[Saved data entries]
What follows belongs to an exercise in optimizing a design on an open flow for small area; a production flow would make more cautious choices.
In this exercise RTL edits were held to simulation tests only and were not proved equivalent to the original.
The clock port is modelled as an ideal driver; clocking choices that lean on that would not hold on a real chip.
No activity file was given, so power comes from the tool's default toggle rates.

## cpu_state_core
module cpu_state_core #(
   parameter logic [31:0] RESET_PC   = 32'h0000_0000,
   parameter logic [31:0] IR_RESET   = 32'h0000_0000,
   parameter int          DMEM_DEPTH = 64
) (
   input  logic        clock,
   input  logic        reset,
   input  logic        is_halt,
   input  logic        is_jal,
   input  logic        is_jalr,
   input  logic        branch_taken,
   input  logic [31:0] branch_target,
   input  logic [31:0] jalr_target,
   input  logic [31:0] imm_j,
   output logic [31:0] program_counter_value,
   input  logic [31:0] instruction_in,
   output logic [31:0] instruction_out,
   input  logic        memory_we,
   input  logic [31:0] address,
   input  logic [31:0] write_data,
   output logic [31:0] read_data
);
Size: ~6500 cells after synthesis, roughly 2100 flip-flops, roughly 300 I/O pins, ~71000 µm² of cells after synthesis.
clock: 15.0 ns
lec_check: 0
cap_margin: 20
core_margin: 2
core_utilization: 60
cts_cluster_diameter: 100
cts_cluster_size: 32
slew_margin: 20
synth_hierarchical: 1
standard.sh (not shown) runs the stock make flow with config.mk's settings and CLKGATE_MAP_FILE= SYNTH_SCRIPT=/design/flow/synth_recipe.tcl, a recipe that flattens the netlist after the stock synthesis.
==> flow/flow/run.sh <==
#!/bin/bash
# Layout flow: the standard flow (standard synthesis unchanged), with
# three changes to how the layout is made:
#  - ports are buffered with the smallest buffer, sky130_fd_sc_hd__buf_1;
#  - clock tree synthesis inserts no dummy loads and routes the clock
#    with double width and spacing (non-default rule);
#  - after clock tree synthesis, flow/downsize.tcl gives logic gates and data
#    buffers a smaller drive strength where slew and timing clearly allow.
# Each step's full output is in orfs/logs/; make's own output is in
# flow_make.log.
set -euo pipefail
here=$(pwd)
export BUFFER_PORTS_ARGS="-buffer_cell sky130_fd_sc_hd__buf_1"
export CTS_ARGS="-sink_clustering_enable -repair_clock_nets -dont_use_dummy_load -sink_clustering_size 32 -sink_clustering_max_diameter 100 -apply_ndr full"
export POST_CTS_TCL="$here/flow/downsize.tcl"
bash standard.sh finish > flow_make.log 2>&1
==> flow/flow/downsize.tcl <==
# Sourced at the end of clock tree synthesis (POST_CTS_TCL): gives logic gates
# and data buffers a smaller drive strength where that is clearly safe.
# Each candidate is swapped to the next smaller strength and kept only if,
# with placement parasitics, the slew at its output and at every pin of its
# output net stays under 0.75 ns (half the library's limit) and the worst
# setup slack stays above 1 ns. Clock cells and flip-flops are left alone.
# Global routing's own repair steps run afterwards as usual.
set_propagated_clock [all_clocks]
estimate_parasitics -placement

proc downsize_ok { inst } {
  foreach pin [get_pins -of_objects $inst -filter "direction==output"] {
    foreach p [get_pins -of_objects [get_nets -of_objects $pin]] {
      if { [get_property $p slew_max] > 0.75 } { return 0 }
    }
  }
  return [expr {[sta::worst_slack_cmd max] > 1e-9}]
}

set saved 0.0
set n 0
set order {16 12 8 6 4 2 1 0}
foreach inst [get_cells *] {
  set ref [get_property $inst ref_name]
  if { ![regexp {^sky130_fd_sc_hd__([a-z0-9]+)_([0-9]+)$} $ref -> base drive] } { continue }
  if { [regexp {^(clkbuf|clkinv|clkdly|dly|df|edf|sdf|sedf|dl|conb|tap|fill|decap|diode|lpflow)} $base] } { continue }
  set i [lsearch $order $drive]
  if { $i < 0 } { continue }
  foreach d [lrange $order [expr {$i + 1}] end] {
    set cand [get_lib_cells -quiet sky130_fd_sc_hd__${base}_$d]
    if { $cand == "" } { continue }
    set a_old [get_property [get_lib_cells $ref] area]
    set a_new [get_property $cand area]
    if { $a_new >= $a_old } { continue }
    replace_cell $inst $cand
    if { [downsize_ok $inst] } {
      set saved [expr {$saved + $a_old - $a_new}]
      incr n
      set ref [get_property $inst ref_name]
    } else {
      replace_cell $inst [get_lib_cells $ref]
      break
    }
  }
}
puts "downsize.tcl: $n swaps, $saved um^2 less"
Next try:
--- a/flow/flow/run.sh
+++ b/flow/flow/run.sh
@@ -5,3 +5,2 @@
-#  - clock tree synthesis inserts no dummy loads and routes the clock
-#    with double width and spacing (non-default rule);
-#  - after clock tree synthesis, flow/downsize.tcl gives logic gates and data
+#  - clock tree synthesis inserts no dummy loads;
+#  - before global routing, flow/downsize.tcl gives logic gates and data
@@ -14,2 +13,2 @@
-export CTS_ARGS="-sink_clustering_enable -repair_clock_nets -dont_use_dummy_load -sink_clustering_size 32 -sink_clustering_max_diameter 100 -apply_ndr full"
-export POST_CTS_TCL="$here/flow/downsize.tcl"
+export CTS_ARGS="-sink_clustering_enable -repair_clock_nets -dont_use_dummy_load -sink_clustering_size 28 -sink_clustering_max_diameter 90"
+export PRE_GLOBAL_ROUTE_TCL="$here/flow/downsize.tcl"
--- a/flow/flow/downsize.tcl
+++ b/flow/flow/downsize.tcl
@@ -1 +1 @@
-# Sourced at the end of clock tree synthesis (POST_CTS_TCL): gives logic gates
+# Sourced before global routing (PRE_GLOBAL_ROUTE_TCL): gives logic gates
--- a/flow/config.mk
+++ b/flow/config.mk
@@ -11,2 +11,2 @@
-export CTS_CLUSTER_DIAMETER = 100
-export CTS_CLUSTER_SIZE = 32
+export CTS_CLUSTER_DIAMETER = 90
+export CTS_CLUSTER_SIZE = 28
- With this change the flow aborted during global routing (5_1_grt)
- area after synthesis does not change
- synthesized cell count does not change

What to do
Go through the data and gather every line that holds "parameter".

Result for this task
   parameter logic [31:0] RESET_PC   = 32'h0000_0000,
   parameter logic [31:0] IR_RESET   = 32'h0000_0000,
   parameter int          DMEM_DEPTH = 64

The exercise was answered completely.